• [Records]
^^^^^^^^
`src/core/sseq_pkg.sv`:
```
// constants shared by the status event and error queue block
// Notes on behaviour
// - each of three groups (measurement, operation, questionable) has a readable condition, a readable event and a read-write enable register.
// - event bits clear at power-up and on clear-status, not on status preset.
// - enable bits clear at power-up and on status preset, not on clear-status.
// - an enable value is taken as decimal, hexadecimal, octal or binary digits.
// - the error queue empties at power-up and on clear-status.
// - reset, system preset and status preset remove no queue entry.
// - the enabled and disabled message lists reset only at power-up.
// - the reset command and system preset change nothing in this block.
// - a next-error read returns and removes the oldest entry, code and message.
// - an all-errors read returns every entry, code and message, and empties the queue.
// - a count request reports the queue fill and removes nothing.
// - code-only reads remove entries like full reads but return no message.
// - codes in the disable list are not queued, and both lists read back.
// - a queue-clear removes every pending entry at once.
// - a register answer carries the selected status data format.
package sseq_pkg;
	localparam int REG_W = 16;
	localparam int GRP_N = 3;
	localparam int CODE_W = 16;
	localparam int MSG_W = 8;
	localparam int Q_DEPTH = 10;
	localparam int LIST_N = 8;
	// group indices
	localparam logic [1:0] GRP_MEAS = 2'h0;
	localparam logic [1:0] GRP_OPER = 2'h1;
	localparam logic [1:0] GRP_QUES = 2'h2;
	// register select within a group
	localparam logic [1:0] SEL_COND = 2'h0;
	localparam logic [1:0] SEL_EVENT = 2'h1;
	localparam logic [1:0] SEL_ENABLE = 2'h2;
	// number forms and answer formats
	localparam logic [1:0] RADIX_DEC = 2'h0;
	localparam logic [1:0] RADIX_HEX = 2'h1;
	localparam logic [1:0] RADIX_OCT = 2'h2;
	localparam logic [1:0] RADIX_BIN = 2'h3;
	// list select
	localparam logic LIST_ENABLE = 1'b0;
	localparam logic LIST_DISABLE = 1'b1;
	// reset values
	localparam logic [REG_W-1:0] EVENT_RST = 16'h0000;
	localparam logic [REG_W-1:0] ENABLE_RST = 16'h0000;
	localparam logic [CODE_W-1:0] NO_ERR_CODE = 16'h0000;
	localparam logic [MSG_W-1:0] NO_ERR_MSG = 8'h00;
endpackage

```
`src/core/sseq_q_if.sv`:
```
// link between the status block and its error queue
`timescale 1ns/100ps
interface sseq_q_if #(
	parameter int DEPTH  = sseq_pkg::Q_DEPTH,
	parameter int CODE_W = sseq_pkg::CODE_W,
	parameter int MSG_W  = sseq_pkg::MSG_W
);
	localparam int CNT_W = $clog2(DEPTH + 1);
	logic              push;
	logic [CODE_W-1:0] push_code;
	logic [MSG_W-1:0]  push_msg;
	logic              pop;
	logic              clr;
	logic [CNT_W-1:0]  count;
	logic [CODE_W-1:0] head_code;
	logic [MSG_W-1:0]  head_msg;

	modport owner (output push, push_code, push_msg, pop, clr, input count, head_code, head_msg);
	modport queue (input push, push_code, push_msg, pop, clr, output count, head_code, head_msg);
endinterface

```
`src/core/sseq_errq.sv`:
```
// error queue storage: oldest entry at the head, clear and push may share a cycle
`timescale 1ns/100ps
module sseq_errq #(
	parameter int DEPTH  = sseq_pkg::Q_DEPTH,
	parameter int CODE_W = sseq_pkg::CODE_W,
	parameter int MSG_W  = sseq_pkg::MSG_W
) (
	// clock and reset
	input  wire logic clk_i,
	input  wire logic srst_i,
	// queue side of the link
	sseq_q_if.queue   q
);
	localparam int PW = (DEPTH > 1) ? $clog2(DEPTH) : 1;
	localparam int CNT_W = $clog2(DEPTH + 1);
	localparam logic [CNT_W-1:0] FULL_CNT = CNT_W'(DEPTH);

	logic [CODE_W+MSG_W-1:0] mem [DEPTH];
	logic [PW-1:0]           rp;
	logic [PW-1:0]           wp;
	logic [CNT_W-1:0]        cnt;

	function automatic logic [PW-1:0] step(input logic [PW-1:0] p);
		step = (p == PW'(DEPTH - 1)) ? '0 : p + 1'b1;
	endfunction

	// a full queue drops the new entry unless a pop or a clear frees a slot in the same cycle
	wire           do_pop  = q.pop & (cnt != '0) & ~q.clr;
	wire           do_push = q.push & (q.clr | (cnt != FULL_CNT) | do_pop);
	wire [PW-1:0]  wr_idx  = q.clr ? '0 : wp;

	assign q.count     = cnt;
	assign q.head_code = mem[rp][CODE_W+MSG_W-1:MSG_W];
	assign q.head_msg  = mem[rp][MSG_W-1:0];

	// storage write
	always_ff @(posedge clk_i) begin
		if (do_push) begin
			mem[wr_idx] <= {q.push_code, q.push_msg};
		end
	end

	// pointers: a clear empties at once, an entry arriving with it is kept
	always_ff @(posedge clk_i) begin
		if (srst_i) begin
			rp  <= '0;
			wp  <= '0;
			cnt <= '0;
		end else if (q.clr) begin
			rp  <= '0;
			wp  <= do_push ? PW'(1) : '0;
			cnt <= do_push ? CNT_W'(1) : '0;
		end else begin
			if (do_pop) rp <= step(rp);
			if (do_push) wp <= step(wp);
			cnt <= cnt + CNT_W'(do_push) - CNT_W'(do_pop);
		end
	end

	if (DEPTH < 2) begin : g_chk
		$error("sseq_errq: DEPTH must be at least 2");
	end
endmodule // sseq_errq

```
`src/core/sseq_top.sv`:
```
// status registers, enable entry, message filter and error queue reads
`timescale 1ns/100ps
module sseq_top #(
	parameter int Q_DEPTH = sseq_pkg::Q_DEPTH,
	parameter int LIST_N  = sseq_pkg::LIST_N
) (
	// clock and reset (reset is power-up)
	input  wire logic                                      clk_i,
	input  wire logic                                      srst_i,
	// decoded commands, one-cycle pulses
	input  wire logic                                      cls_i,
	input  wire logic                                      stat_preset_i,
	input  wire logic                                      rst_cmd_i,
	input  wire logic                                      sys_preset_i,
	input  wire logic                                      q_clear_i,
	// instrument conditions and group summaries
	input  wire logic [sseq_pkg::GRP_N*sseq_pkg::REG_W-1:0] cond_i,
	output logic      [sseq_pkg::GRP_N-1:0]                 summary_o,
	// register queries
	input  wire logic                                      reg_rd_i,
	input  wire logic [1:0]                                reg_grp_i,
	input  wire logic [1:0]                                reg_sel_i,
	input  wire logic [1:0]                                fmt_sel_i,
	output logic                                           rd_valid_o,
	output logic      [sseq_pkg::REG_W-1:0]                 rd_data_o,
	output logic      [1:0]                                rd_fmt_o,
	// enable register entry, one digit per cycle
	input  wire logic                                      en_start_i,
	input  wire logic [1:0]                                en_grp_i,
	input  wire logic [1:0]                                en_radix_i,
	input  wire logic                                      en_dig_valid_i,
	input  wire logic [3:0]                                en_dig_i,
	input  wire logic                                      en_commit_i,
	output logic                                           en_bad_o,
	// messages raised by the instrument
	input  wire logic                                      err_valid_i,
	input  wire logic [sseq_pkg::CODE_W-1:0]                err_code_i,
	input  wire logic [sseq_pkg::MSG_W-1:0]                 err_msg_i,
	// enable and disable message lists
	input  wire logic                                      list_wr_i,
	input  wire logic                                      list_rd_i,
	input  wire logic                                      list_sel_i,
	input  wire logic [$clog2(LIST_N)-1:0]                 list_idx_i,
	input  wire logic                                      list_on_i,
	input  wire logic [sseq_pkg::CODE_W-1:0]                list_code_i,
	output logic                                           list_valid_o,
	output logic                                           list_on_o,
	output logic      [sseq_pkg::CODE_W-1:0]                list_code_o,
	// error queue reads
	input  wire logic                                      q_next_i,
	input  wire logic                                      q_all_i,
	input  wire logic                                      q_count_i,
	input  wire logic                                      q_code_only_i,
	output logic                                           rsp_valid_o,
	output logic      [sseq_pkg::CODE_W-1:0]                rsp_code_o,
	output logic      [sseq_pkg::MSG_W-1:0]                 rsp_msg_o,
	output logic                                           rsp_has_msg_o,
	output logic                                           rsp_last_o,
	output logic                                           q_busy_o,
	output logic                                           cnt_valid_o,
	output logic      [$clog2(Q_DEPTH+1)-1:0]              cnt_o
);
	localparam int W = sseq_pkg::REG_W;
	localparam int CW = sseq_pkg::CODE_W;
	localparam int LW = $clog2(LIST_N);
	localparam int CNT_W = $clog2(Q_DEPTH + 1);

	typedef enum logic [1:0] {
		SSEQ_IDLE  = 2'b01,
		SSEQ_DRAIN = 2'b10
	} sseq_state_type;

	// rst_cmd_i and sys_preset_i are deliberately read by nothing here
	logic [W-1:0]  cond_q  [sseq_pkg::GRP_N];
	logic [W-1:0]  event_r [sseq_pkg::GRP_N];
	logic [W-1:0]  enab_r  [sseq_pkg::GRP_N];
	logic [W-1:0]  acc;
	logic          acc_bad;
	logic [1:0]    acc_radix;
	logic [1:0]    acc_grp;
	logic [CW-1:0] list_code [2][LIST_N];
	logic          list_on   [2][LIST_N];
	logic          drain_code_only;
	sseq_state_type state;
	sseq_state_type next_state;

	sseq_q_if #(.DEPTH(Q_DEPTH), .CODE_W(CW), .MSG_W(sseq_pkg::MSG_W)) qi ();

	sseq_errq #(.DEPTH(Q_DEPTH), .CODE_W(CW), .MSG_W(sseq_pkg::MSG_W)) u_errq (
		.clk_i  (clk_i),
		.srst_i (srst_i),
		.q      (qi.queue)
	);

	// list lookup for the queue filter
	function automatic logic in_list(input logic [CW-1:0] c, input logic [CW-1:0] codes [LIST_N],
			input logic ons [LIST_N]);
		in_list = 1'b0;
		for (int i = 0; i < LIST_N; i++) begin
			if (ons[i] && codes[i] == c) in_list = 1'b1;
		end
	endfunction

	// a digit is legal only below its radix
	function automatic logic dig_ok(input logic [1:0] r, input logic [3:0] d);
		case (r)
			sseq_pkg::RADIX_DEC: dig_ok = d < 4'ha;
			sseq_pkg::RADIX_OCT: dig_ok = d < 4'h8;
			sseq_pkg::RADIX_BIN: dig_ok = d < 4'h2;
			default:             dig_ok = 1'b1;
		endcase
	endfunction

	// status groups: rising condition sets, a set in the clearing cycle survives
	for (genvar g = 0; g < sseq_pkg::GRP_N; g++) begin : g_grp
		wire [W-1:0] cond_now = cond_i[g*W +: W];
		wire [W-1:0] ev_set   = cond_now & ~cond_q[g];
		wire         wr_en    = en_commit_i & ~acc_bad & (acc_grp == 2'(g));

		always_ff @(posedge clk_i) begin
			if (srst_i) begin
				cond_q[g]  <= '0;
				event_r[g] <= sseq_pkg::EVENT_RST;
				enab_r[g]  <= sseq_pkg::ENABLE_RST;
				summary_o[g] <= 1'b0;
			end else begin
				cond_q[g]  <= cond_now;
				event_r[g] <= (cls_i ? '0 : event_r[g]) | ev_set;
				if (wr_en) enab_r[g] <= acc;
				else if (stat_preset_i) enab_r[g] <= '0;
				summary_o[g] <= |(event_r[g] & enab_r[g]);
			end
		end
	end

	// register query selection; group 3 and select 3 read as zero
	wire          grp_ok  = reg_grp_i <= sseq_pkg::GRP_QUES;
	wire [1:0]    grp_ix  = grp_ok ? reg_grp_i : 2'h0;
	wire [W-1:0]  rd_pick = (reg_sel_i == sseq_pkg::SEL_COND)   ? cond_q[grp_ix] :
	                        (reg_sel_i == sseq_pkg::SEL_EVENT)  ? event_r[grp_ix] :
	                        (reg_sel_i == sseq_pkg::SEL_ENABLE) ? enab_r[grp_ix] : '0;

	always_ff @(posedge clk_i) begin
		if (srst_i) begin
			rd_valid_o <= 1'b0;
			rd_data_o  <= '0;
			rd_fmt_o   <= sseq_pkg::RADIX_DEC;
		end else begin
			rd_valid_o <= reg_rd_i;
			if (reg_rd_i) begin
				rd_data_o <= grp_ok ? rd_pick : '0;
				rd_fmt_o  <= fmt_sel_i;
			end
		end
	end

	// number entry: the radix shift replaces a multiplier; values wider than W wrap
	wire [1:0]   use_rad  = en_start_i ? en_radix_i : acc_radix;
	wire [W-1:0] acc_in   = en_start_i ? '0 : acc;
	wire [W-1:0] dig_w    = W'(en_dig_i);
	wire [W-1:0] next_acc = (use_rad == sseq_pkg::RADIX_DEC) ? (acc_in << 3) + (acc_in << 1) + dig_w :
	                        (use_rad == sseq_pkg::RADIX_HEX) ? (acc_in << 4) | dig_w :
	                        (use_rad == sseq_pkg::RADIX_OCT) ? (acc_in << 3) | dig_w : (acc_in << 1) | dig_w;

	always_ff @(posedge clk_i) begin
		if (srst_i) begin
			acc       <= '0;
			acc_bad   <= 1'b0;
			acc_radix <= sseq_pkg::RADIX_DEC;
			acc_grp   <= sseq_pkg::GRP_MEAS;
			en_bad_o  <= 1'b0;
		end else begin
			en_bad_o <= en_commit_i & (acc_bad | acc_grp > sseq_pkg::GRP_QUES);
			if (en_start_i) begin
				acc_radix <= en_radix_i;
				acc_grp   <= en_grp_i;
				acc       <= '0;
				acc_bad   <= 1'b0;
			end
			if (en_dig_valid_i) begin
				acc <= next_acc;
				if (!dig_ok(use_rad, en_dig_i)) acc_bad <= 1'b1;
			end
		end
	end

	// message lists: writing a code into the enable list lifts it from the disable list
	wire on_dis = in_list(err_code_i, list_code[sseq_pkg::LIST_DISABLE], list_on[sseq_pkg::LIST_DISABLE]);

	for (genvar l = 0; l < 2; l++) begin : g_list
		for (genvar s = 0; s < LIST_N; s++) begin : g_slot
			wire wr_me  = list_wr_i & (list_sel_i == 1'(l)) & (list_idx_i == LW'(s));
			wire hit_en = (1'(l) == sseq_pkg::LIST_DISABLE) & list_wr_i & list_on_i
			              & (list_sel_i == sseq_pkg::LIST_ENABLE) & list_on[l][s] & (list_code[l][s] == list_code_i);

			always_ff @(posedge clk_i) begin
				if (srst_i) begin
					list_on[l][s]   <= 1'b0;
					list_code[l][s] <= '0;
				end else if (wr_me) begin
					list_on[l][s]   <= list_on_i;
					list_code[l][s] <= list_code_i;
				end else if (hit_en) begin
					list_on[l][s] <= 1'b0;
				end
			end
		end
	end

	always_ff @(posedge clk_i) begin
		if (srst_i) begin
			list_valid_o <= 1'b0;
			list_on_o    <= 1'b0;
			list_code_o  <= '0;
		end else begin
			list_valid_o <= list_rd_i;
			if (list_rd_i) begin
				list_on_o   <= list_on[list_sel_i][list_idx_i];
				list_code_o <= list_code[list_sel_i][list_idx_i];
			end
		end
	end

	// queue control; the preset and reset commands never reach clr
	wire q_empty = qi.count == '0;
	wire idle    = state == SSEQ_IDLE;
	wire do_next = idle & q_next_i;
	wire start_all = idle & ~q_next_i & q_all_i;
	wire q_clr   = cls_i | q_clear_i;
	wire drain_pop = (state == SSEQ_DRAIN) & ~q_empty;
	wire tail_now  = q_empty | (qi.count == CNT_W'(1) & ~qi.push);
	wire drain_end = (state == SSEQ_DRAIN) & tail_now;

	assign qi.push      = err_valid_i & ~on_dis;
	assign qi.push_code = err_code_i;
	assign qi.push_msg  = err_msg_i;
	assign qi.pop       = (do_next | start_all | drain_pop) & ~q_clr;
	assign qi.clr       = q_clr;
	assign q_busy_o     = ~idle;

	always_comb begin
		next_state = state;
		case (state)
			SSEQ_IDLE:  if (start_all && !tail_now && !q_clr) next_state = SSEQ_DRAIN;
			SSEQ_DRAIN: if (drain_end || q_clr) next_state = SSEQ_IDLE;
			default:    next_state = SSEQ_IDLE;
		endcase
	end

	// answers: an empty queue answers with the no-error entry
	wire emit    = ((do_next | start_all) & ~q_clr) | (drain_pop & ~q_clr);
	wire code_on = start_all | do_next ? q_code_only_i : drain_code_only;

	always_ff @(posedge clk_i) begin
		if (srst_i) begin
			state           <= SSEQ_IDLE;
			drain_code_only <= 1'b0;
			rsp_valid_o     <= 1'b0;
			rsp_code_o      <= '0;
			rsp_msg_o       <= '0;
			rsp_has_msg_o   <= 1'b0;
			rsp_last_o      <= 1'b0;
			cnt_valid_o     <= 1'b0;
			cnt_o           <= '0;
		end else begin
			state       <= next_state;
			rsp_valid_o <= emit;
			cnt_valid_o <= q_count_i;
			if (q_count_i) cnt_o <= qi.count;
			if (start_all) drain_code_only <= q_code_only_i;
			if (emit) begin
				rsp_code_o    <= q_empty ? sseq_pkg::NO_ERR_CODE : qi.head_code;
				rsp_msg_o     <= (q_empty || code_on) ? sseq_pkg::NO_ERR_MSG : qi.head_msg;
				rsp_has_msg_o <= ~code_on;
				rsp_last_o    <= do_next | (start_all & tail_now) | drain_end;
			end
		end
	end

	if (Q_DEPTH < 2 || LIST_N < 2) begin : g_chk
		$error("sseq_top: Q_DEPTH and LIST_N must be at least 2");
	end
endmodule // sseq_top

```
`config.mk`:
```
export PLATFORM = sky130hd
export DESIGN_NAME = sseq_top
export DESIGN_NICKNAME = d
export VERILOG_FILES = /design/src/core/sseq_pkg.sv /design/src/core/sseq_q_if.sv /design/src/core/sseq_errq.sv /design/src/core/sseq_top.sv
export SDC_FILE = /design/constraint.sdc
export NUM_CORES = 1
export LEC_CHECK = 0
export BUFFER_PORTS_ARGS = -buffer_cell sky130_fd_sc_hd__buf_2
export CAP_MARGIN = 20
export CELL_PAD_IN_SITES_DETAIL_PLACEMENT = 1
export CELL_PAD_IN_SITES_GLOBAL_PLACEMENT = 2
export CORE_UTILIZATION = 47
export DETAILED_ROUTE_END_ITERATION = 10
export GPL_ROUTABILITY_DRIVEN = 0
export PLACE_DENSITY = 0.95
export SLEW_MARGIN = 30
export SYNTH_ARGS = -nofsm -noshare
export SYNTH_HDL_FRONTEND = slang
export SYNTH_HIERARCHICAL = 1
export SYNTH_SLANG_ARGS = --single-unit
```
`constraint.sdc`:
```
create_clock -name clk_i -period 11.6 [get_ports clk_i]
set_input_delay 0 -clock clk_i [delete_from_list [all_inputs] [get_ports clk_i]]
set_output_delay 0 -clock clk_i [all_outputs]
set_load 0.03 [all_outputs]
```
==> impl_metrics.py, run 1 <==
metrics = {
    "synthesis": {
        "synth_compound_area_share_pct": 7.23,
        "yosys_most_used_dff": "edfxtp_1",
        "ys_seq_elements": 769,
        "synth_area_um2": 36900,
        "ys_seq_area_share_pct": 56.8,
        "avgSynthCellArea_um2": 12.9,
        "synthSimpleGateAreaFrac_pct": 13.2,
        "postSynth.asyncResetShare_pct": 0,
        "synthesis.nets": 3036,
        "synthXorXnorAreaFrac_pct": 6.42,
        "muxShareOfSynthArea_pct": 11.9,
        "synth_top_family_by_area": "simple AND/OR/NAND/NOR gates",
        "synth-adder-area-share_pct": 1.42,
        "yosys_warnings": 6,
        "syn_inst": 2871,
        "synth_edf_count": 560,
        "ys_types": 67,
    },
    "min_path": {
        "holdCritStartpoint": "list_code_i[10]",
        "whs_path_depth": 3,
        "min_path_type": "input pin to register",
        "whs_endpoint": "list_code[0][42]",
    },
    "detailed_routing": {
        "routedWlPerCell_um": 28.0,
        "first_pass_iters": 5,
        "ant_nets": 0,
        "num_vias": 25534,
        "wl_um": 118000,
        "route.detailed.drc": 0,
        "avgViaCountPerCell": 6.08,
        "drtIter0Drc": 2269,
    },
    "job": {
        "cap_violations": 0,
    },
    "setup_path": {
        "cp_top_family": "buffers and inverters",
        "regToRegEndpoint": "acc[8]",
        "worstPathCellList": "nor2b_1 > inv_1 > ha_1 > ha_1 > fa_1 > a21o_1 > a21oi_1 > o21bai_1 > a21oi_1 > xnor2_1 > nand4b_1 > dlygate4sd3_1 > a2111oi_0 > dlygate4sd3_1",
        "r2r_start": "acc[1]",
        "slowest_delay_ns": 0.62,
        "r2r_setup_slack_ns": 6.85,
        "crit_buf_inv": 3,
        "cp_slowest_cell": "dlygate4sd3_1",
        "crit_arrival_ns": 5.35,
        "crit_fanout": 5,
        "cp-end-kind": "register",
        "rr_worst_depth": 14,
        "crit_type": "register to register",
        "start_kind": "register",
        "required_ns": 12.20,
    },
    "global_routing": {
        "grt_pass1_vias": 27608,
        "grt_overflow_total": 0,
        "globalRouteMet3Util_pct": 4.43,
        "grt_use_total_pct": 29.7,
        "antenna_found_initial": 5,
        "grt_pass1_wl_um": 175000,
        "use_met1_pct": 35.6,
        "busiest_layer": "met2",
        "use_met2_pct": 51.3,
        "grt_max_degree": 98,
    },
    "timing": {
        "hold_violations": 0,
        "period_share_pct": 40.9,
        "drv_slew": 0,
        "fmax_mhz": 211,
        "relSlewSlack_pct": 31.4,
        "hold_slack_ns": 0.0386,
        "min_period_ns": 4.75,
        "skew_ns": 0.0415,
        "setup_viol": 0,
        "grt_setup_unrepaired": "no",
        "worst_pin_slew_ns": 1.03,
        "timing.setup.tns_ns": 0,
    },
    "layout": {
        "final_common_cell": "edfxtp_1",
        "drive_gt1_share_pct": 18.6,
        "nets": 3255,
        "syn_to_final_growth_pct": 15.4,
        "final_core_util_pct": 55.0,
        "layout_common_cells": "edfxtp_1, and2_1, dfxtp_1, buf_2, xnor2_1",
    },
    "cts": {
        "cts_inserted_buffers": 84,
        "clkLatencyLatePin_ns": 0.68,
        "cts_tree": "built",
        "cts_setup_buffers": 0,
        "cts_buffer_depth": 3,
        "cts-root-buf": "clkbuf_16",
        "cts_sinks": 769,
        "clkTransAtPathRegs_ns": 0.06,
        "htree_levels": 3,
    },
    "power_and_ir_drop": {
        "p_per_area_nw_per_um2": 155,
        "leakage_nw": 15.2,
        "vdd_ir_drop_max_mv": 0.110,
    },
    "floorplan": {
        "die_height_um": 282,
        "initial_core_util_pct": 47.6,
        "die_area_um2": 79700,
        "coreArea_um2": 77600,
        "fp.dieW_um": 282,
        "pin_count": 199,
        "core.rowCount": 102,
    },
    "placement": {
        "io_buffers": 196,
        "post-dp-hpwl_um": 73300,
    },
    "outcome": {
        "outcome": "completed",
    },
}
==> what timing repair did <==
action                    in CTS  in global routing
hold buffers                 107                  0
hold endpoints to repair     441                  0
gates resized for setup        0                  0
==> how the worst max path moves through the flow <==
stage / startpoint / endpoint / slack, ns / depth (start not counted)
global placement: en_start_i / acc[15] / 7.90 / 13
finish: acc[1] / acc[8] / 6.85 / 14
detailed placement: list_code[1][71] / u_errq/mem[5][22] / 7.72 / 9
floorplan: state[1] / u_errq/mem[9][0] / 7.12 / 7
global route: acc[1] / acc[8] / 6.57 / 14
CTS: acc[1] / acc[8] / 7.00 / 14
==> report_power, final <==
part / internal (mW) / total (mW) / switching, mW
clock network: 1.63 / 2.82 / 1.19
logic: 0.260 / 0.645 / 0.385
registers: 3.06 / 3.16 / 0.102
==> worst min-delay path, stage by stage <==
cell	delay, ns
buf_2	0.10
buf_4	0.25
and2_1	0.19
^^^^^^^^
• [What is expected]
For each line of the listing that holds the word "system", show that line.

• [Your response]
// - reset, system preset and status preset remove no queue entry.
// - the reset command and system preset change nothing in this block.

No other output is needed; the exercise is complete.